EXERCISE INPUTS:
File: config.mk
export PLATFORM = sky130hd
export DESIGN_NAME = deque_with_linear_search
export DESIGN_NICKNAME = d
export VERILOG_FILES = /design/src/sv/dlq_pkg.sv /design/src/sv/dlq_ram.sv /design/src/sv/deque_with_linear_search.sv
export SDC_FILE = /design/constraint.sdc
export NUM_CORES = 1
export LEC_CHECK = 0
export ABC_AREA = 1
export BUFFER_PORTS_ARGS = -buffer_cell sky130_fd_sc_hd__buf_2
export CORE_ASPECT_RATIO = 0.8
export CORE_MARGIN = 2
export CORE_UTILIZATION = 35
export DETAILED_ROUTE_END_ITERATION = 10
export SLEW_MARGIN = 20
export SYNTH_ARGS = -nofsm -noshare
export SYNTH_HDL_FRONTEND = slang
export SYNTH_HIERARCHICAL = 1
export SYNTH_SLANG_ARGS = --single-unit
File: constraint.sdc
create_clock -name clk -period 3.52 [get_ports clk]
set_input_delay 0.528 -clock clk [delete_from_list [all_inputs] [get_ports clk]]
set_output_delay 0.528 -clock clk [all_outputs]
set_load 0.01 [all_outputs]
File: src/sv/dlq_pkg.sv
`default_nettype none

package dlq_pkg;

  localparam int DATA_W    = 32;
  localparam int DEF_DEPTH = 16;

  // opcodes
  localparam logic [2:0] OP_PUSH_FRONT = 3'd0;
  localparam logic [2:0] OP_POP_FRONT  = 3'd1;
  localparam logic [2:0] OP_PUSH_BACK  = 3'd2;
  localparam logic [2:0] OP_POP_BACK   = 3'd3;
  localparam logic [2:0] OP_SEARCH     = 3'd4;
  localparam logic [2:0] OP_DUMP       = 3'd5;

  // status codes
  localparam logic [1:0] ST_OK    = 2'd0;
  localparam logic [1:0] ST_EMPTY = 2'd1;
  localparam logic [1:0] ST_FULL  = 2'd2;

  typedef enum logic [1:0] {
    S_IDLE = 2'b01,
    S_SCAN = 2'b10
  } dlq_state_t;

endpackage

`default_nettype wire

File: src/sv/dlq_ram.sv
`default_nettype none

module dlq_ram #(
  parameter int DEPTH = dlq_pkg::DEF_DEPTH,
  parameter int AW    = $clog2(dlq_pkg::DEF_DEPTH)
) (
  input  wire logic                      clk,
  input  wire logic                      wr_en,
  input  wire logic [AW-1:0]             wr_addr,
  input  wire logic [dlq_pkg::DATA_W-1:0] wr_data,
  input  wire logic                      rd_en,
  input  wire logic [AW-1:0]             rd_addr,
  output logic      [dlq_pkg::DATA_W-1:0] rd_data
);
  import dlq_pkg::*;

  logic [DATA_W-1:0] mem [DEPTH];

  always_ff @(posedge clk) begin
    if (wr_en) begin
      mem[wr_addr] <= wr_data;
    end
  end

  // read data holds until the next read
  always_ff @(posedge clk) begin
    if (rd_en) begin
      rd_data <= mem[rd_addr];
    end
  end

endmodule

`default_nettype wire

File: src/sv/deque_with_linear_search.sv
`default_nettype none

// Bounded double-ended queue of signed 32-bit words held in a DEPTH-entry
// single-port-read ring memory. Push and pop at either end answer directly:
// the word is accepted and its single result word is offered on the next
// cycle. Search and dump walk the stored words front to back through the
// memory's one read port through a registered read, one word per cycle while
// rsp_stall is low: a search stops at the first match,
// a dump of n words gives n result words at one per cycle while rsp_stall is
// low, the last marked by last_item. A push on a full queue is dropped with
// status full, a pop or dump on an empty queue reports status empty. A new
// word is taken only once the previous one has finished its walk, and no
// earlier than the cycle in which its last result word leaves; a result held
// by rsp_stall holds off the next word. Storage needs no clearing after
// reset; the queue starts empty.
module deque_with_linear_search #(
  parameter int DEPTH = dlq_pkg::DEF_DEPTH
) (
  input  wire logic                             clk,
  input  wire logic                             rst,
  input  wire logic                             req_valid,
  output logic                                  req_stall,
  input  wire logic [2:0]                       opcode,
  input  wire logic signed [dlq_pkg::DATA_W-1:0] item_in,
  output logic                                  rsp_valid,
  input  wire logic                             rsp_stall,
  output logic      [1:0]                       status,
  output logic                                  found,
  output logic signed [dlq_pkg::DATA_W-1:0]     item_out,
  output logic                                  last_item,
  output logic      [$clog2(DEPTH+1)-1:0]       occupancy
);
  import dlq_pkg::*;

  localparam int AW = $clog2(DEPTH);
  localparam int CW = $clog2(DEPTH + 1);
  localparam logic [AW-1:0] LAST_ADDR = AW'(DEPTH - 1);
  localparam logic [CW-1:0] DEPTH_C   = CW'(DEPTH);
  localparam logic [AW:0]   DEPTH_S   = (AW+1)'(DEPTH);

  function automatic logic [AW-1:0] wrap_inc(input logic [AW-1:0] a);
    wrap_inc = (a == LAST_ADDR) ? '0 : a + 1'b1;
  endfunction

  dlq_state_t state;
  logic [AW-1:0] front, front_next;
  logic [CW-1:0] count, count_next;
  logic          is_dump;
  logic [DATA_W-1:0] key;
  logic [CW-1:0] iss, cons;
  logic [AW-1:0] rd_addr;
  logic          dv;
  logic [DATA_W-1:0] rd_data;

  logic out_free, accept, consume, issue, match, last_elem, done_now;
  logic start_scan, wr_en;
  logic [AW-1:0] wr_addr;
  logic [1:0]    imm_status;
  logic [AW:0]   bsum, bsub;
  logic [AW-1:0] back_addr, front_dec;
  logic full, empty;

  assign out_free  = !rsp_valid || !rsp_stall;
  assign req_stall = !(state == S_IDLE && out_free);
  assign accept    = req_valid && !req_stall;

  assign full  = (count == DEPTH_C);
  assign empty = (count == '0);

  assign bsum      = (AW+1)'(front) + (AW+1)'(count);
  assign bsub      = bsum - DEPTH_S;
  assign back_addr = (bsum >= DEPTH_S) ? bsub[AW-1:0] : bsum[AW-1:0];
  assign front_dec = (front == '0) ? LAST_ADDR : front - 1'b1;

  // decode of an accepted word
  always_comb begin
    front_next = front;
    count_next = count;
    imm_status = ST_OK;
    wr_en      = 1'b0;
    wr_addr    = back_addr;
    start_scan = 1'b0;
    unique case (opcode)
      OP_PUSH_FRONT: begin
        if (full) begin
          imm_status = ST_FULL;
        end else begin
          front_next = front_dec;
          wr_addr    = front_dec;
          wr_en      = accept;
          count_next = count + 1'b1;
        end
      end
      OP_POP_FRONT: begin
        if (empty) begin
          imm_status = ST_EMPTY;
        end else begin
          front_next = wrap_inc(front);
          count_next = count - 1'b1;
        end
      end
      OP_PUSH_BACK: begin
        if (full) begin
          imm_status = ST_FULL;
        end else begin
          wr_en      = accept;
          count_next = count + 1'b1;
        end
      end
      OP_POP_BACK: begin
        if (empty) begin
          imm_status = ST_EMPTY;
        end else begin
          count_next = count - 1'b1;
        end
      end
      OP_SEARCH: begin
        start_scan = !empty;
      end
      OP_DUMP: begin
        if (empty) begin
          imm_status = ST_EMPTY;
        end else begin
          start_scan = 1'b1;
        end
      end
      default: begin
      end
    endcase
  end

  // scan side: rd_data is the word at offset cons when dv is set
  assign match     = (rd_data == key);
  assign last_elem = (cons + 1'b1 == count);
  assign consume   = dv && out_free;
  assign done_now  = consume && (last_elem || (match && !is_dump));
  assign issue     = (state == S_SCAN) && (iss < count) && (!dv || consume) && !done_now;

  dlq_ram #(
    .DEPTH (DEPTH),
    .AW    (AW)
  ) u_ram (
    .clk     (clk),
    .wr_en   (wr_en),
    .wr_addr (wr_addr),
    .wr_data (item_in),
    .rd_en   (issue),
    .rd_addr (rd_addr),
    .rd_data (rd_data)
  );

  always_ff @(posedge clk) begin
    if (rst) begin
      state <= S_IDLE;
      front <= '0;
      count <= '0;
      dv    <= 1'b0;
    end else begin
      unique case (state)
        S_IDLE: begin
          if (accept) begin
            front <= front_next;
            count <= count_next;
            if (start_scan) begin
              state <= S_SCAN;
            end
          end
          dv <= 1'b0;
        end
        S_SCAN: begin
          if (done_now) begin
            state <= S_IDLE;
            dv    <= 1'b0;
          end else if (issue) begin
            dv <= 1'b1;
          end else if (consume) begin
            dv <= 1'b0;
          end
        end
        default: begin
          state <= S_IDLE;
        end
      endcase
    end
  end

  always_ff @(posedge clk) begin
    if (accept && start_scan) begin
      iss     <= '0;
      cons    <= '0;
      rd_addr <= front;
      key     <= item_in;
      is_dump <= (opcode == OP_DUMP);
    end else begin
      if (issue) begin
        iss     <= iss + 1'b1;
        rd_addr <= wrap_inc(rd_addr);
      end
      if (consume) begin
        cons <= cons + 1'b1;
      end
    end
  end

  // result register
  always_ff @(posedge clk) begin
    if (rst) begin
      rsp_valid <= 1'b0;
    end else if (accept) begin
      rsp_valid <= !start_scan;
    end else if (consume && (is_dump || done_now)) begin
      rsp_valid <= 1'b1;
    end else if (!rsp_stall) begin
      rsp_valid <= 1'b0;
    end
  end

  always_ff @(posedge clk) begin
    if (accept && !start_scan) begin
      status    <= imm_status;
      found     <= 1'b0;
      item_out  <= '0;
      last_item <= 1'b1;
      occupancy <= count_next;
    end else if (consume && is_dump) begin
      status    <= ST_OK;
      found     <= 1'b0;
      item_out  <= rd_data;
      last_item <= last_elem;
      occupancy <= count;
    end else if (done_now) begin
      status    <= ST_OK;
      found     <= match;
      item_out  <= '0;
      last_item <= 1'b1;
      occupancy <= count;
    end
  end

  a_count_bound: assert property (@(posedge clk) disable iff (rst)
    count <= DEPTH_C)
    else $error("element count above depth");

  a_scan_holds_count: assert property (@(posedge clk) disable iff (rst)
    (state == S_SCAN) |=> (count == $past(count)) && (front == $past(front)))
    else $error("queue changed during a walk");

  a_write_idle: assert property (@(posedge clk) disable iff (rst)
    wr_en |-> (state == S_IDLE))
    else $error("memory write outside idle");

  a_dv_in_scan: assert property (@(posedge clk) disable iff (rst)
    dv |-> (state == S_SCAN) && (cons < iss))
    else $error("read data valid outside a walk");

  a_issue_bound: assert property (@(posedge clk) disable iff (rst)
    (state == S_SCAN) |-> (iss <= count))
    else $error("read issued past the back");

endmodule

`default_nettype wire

--

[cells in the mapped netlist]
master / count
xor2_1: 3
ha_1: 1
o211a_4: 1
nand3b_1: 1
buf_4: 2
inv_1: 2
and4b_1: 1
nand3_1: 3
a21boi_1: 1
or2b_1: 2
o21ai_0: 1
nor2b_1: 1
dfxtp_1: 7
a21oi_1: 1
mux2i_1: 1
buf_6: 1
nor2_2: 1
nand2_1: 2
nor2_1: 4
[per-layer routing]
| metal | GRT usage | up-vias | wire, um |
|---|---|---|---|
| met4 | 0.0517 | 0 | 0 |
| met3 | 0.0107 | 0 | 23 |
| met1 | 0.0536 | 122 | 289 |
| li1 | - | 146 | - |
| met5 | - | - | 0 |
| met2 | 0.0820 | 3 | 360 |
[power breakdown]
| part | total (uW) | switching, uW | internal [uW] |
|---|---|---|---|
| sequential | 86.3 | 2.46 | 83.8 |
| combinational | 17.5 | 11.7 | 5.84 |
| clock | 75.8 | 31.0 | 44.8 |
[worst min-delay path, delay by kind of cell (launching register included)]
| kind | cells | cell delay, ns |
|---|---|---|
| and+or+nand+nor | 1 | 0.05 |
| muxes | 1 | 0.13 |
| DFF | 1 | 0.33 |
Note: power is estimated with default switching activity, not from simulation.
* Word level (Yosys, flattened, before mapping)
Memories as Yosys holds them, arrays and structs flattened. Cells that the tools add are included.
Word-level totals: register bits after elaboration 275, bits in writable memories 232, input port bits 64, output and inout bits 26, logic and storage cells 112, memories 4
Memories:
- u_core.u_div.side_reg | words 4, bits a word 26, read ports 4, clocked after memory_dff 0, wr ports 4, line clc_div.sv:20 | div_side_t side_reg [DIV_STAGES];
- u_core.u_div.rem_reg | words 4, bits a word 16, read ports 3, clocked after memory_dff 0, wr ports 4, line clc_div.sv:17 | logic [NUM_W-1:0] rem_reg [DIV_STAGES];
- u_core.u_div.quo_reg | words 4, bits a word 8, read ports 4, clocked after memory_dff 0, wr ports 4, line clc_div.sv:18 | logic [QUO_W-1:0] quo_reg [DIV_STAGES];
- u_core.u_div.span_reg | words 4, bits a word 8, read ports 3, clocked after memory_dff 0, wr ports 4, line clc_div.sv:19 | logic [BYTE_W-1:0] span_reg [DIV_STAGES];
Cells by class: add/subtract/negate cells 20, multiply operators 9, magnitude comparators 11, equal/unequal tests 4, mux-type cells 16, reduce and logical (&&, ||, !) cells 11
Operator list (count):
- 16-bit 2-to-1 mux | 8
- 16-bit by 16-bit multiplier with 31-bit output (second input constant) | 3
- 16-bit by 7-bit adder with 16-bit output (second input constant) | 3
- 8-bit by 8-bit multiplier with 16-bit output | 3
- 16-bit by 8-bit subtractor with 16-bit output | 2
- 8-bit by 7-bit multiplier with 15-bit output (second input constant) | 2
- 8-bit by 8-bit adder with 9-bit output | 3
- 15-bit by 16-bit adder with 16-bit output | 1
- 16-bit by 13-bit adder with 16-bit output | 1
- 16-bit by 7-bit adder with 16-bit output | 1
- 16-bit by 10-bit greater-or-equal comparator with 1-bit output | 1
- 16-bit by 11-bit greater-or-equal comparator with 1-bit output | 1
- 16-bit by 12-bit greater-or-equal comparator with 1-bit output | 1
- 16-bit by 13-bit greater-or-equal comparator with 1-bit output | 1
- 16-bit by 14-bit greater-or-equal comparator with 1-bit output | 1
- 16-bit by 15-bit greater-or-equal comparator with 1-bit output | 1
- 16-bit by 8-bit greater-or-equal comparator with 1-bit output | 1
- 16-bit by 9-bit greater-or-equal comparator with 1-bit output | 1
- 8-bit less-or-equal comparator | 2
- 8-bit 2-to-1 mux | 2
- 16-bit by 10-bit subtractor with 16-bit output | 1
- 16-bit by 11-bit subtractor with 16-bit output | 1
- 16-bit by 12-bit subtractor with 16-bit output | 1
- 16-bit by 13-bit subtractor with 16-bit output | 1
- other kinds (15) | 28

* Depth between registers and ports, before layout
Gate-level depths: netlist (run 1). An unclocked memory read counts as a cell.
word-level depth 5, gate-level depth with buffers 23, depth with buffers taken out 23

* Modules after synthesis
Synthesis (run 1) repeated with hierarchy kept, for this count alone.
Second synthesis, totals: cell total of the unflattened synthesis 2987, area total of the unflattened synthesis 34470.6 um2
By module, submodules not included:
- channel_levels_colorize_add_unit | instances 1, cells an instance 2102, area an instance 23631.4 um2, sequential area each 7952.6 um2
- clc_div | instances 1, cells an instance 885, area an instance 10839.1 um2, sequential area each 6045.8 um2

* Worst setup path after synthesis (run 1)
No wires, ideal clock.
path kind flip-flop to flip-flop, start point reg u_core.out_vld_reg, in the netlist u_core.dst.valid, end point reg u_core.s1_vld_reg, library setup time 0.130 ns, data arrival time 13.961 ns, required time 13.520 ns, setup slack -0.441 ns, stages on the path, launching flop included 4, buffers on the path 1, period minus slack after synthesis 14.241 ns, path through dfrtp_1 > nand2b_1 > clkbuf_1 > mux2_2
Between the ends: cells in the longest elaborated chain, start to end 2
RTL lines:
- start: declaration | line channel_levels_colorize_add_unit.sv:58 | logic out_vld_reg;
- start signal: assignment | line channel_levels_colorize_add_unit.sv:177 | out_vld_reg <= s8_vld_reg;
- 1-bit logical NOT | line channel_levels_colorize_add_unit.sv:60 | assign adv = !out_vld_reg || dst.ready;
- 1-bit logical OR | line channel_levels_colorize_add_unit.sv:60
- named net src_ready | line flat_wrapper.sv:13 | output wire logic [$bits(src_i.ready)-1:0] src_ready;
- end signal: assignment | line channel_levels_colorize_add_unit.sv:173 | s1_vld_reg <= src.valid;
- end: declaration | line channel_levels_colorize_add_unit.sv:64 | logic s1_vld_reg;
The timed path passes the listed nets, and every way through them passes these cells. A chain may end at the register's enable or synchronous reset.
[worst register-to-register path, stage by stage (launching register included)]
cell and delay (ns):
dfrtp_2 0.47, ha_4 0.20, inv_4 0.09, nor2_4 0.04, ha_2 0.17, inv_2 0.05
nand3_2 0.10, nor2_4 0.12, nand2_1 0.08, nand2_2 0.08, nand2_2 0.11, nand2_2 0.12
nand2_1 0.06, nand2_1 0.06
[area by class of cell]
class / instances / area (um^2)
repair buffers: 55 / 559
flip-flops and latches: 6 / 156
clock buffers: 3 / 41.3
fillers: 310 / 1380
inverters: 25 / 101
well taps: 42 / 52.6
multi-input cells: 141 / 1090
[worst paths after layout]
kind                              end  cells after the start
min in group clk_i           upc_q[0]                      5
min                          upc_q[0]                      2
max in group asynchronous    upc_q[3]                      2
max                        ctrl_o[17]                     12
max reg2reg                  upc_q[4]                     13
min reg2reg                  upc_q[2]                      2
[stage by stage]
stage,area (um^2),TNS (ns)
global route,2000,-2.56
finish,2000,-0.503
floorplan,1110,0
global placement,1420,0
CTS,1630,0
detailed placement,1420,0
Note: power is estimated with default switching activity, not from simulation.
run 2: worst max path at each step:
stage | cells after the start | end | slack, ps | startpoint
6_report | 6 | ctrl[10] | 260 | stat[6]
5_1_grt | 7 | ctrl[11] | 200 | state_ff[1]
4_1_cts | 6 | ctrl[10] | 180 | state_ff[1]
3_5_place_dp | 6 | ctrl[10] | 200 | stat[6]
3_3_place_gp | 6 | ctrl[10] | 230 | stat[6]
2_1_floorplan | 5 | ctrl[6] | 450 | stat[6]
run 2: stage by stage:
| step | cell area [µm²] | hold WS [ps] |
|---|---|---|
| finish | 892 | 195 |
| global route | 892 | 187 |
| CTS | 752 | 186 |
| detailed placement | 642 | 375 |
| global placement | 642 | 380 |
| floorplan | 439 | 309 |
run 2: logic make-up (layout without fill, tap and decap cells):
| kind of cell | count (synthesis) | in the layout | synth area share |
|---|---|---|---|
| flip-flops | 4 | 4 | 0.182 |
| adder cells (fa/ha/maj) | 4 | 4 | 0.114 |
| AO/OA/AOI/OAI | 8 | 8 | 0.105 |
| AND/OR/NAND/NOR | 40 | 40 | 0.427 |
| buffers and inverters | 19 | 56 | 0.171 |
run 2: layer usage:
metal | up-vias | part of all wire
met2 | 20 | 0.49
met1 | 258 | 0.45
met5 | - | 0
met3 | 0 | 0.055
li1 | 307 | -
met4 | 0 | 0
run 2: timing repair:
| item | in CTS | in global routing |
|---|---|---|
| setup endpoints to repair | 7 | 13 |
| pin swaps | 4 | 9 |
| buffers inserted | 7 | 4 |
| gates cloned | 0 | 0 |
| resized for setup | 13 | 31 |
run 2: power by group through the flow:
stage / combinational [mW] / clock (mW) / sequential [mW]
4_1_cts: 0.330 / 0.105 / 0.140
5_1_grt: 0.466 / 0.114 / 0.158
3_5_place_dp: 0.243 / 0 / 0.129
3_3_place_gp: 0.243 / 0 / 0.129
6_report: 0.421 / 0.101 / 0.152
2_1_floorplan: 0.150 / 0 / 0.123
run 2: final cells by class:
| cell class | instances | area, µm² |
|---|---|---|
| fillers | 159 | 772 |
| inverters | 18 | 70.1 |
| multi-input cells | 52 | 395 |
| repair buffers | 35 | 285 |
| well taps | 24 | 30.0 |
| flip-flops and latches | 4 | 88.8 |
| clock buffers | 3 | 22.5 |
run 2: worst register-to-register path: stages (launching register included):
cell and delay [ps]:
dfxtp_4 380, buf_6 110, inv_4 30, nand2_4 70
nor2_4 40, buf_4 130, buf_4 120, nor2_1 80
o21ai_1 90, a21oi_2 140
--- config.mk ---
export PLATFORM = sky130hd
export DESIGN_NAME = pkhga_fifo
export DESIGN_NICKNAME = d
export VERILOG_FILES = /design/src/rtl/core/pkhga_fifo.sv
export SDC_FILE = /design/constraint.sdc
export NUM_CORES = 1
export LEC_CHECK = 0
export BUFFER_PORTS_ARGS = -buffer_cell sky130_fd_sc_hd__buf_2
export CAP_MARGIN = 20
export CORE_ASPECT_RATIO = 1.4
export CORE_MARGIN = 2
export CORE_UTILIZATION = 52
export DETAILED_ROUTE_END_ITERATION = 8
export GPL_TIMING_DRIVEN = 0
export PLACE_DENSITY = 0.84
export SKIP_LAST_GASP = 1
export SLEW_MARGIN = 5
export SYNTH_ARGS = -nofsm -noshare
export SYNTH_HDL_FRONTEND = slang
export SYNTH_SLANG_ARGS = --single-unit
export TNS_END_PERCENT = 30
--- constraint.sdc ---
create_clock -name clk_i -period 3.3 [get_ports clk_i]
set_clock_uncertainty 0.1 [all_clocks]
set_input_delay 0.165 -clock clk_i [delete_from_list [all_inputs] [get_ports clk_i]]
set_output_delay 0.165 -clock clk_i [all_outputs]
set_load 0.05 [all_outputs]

WHAT IS EXPECTED: Of all the entries above, retype exactly the lines from the line with "[cells in the mapped netlist]" to the line with "met5 | - | - | 0 |", both included, and no others.

YOUR RESPONSE:
[cells in the mapped netlist]
master / count
xor2_1: 3
ha_1: 1
o211a_4: 1
nand3b_1: 1
buf_4: 2
inv_1: 2
and4b_1: 1
nand3_1: 3
a21boi_1: 1
or2b_1: 2
o21ai_0: 1
nor2b_1: 1
dfxtp_1: 7
a21oi_1: 1
mux2i_1: 1
buf_6: 1
nor2_2: 1
nand2_1: 2
nor2_1: 4
[per-layer routing]
| metal | GRT usage | up-vias | wire, um |
|---|---|---|---|
| met4 | 0.0517 | 0 | 0 |
| met3 | 0.0107 | 0 | 23 |
| met1 | 0.0536 | 122 | 289 |
| li1 | - | 146 | - |
| met5 | - | - | 0 |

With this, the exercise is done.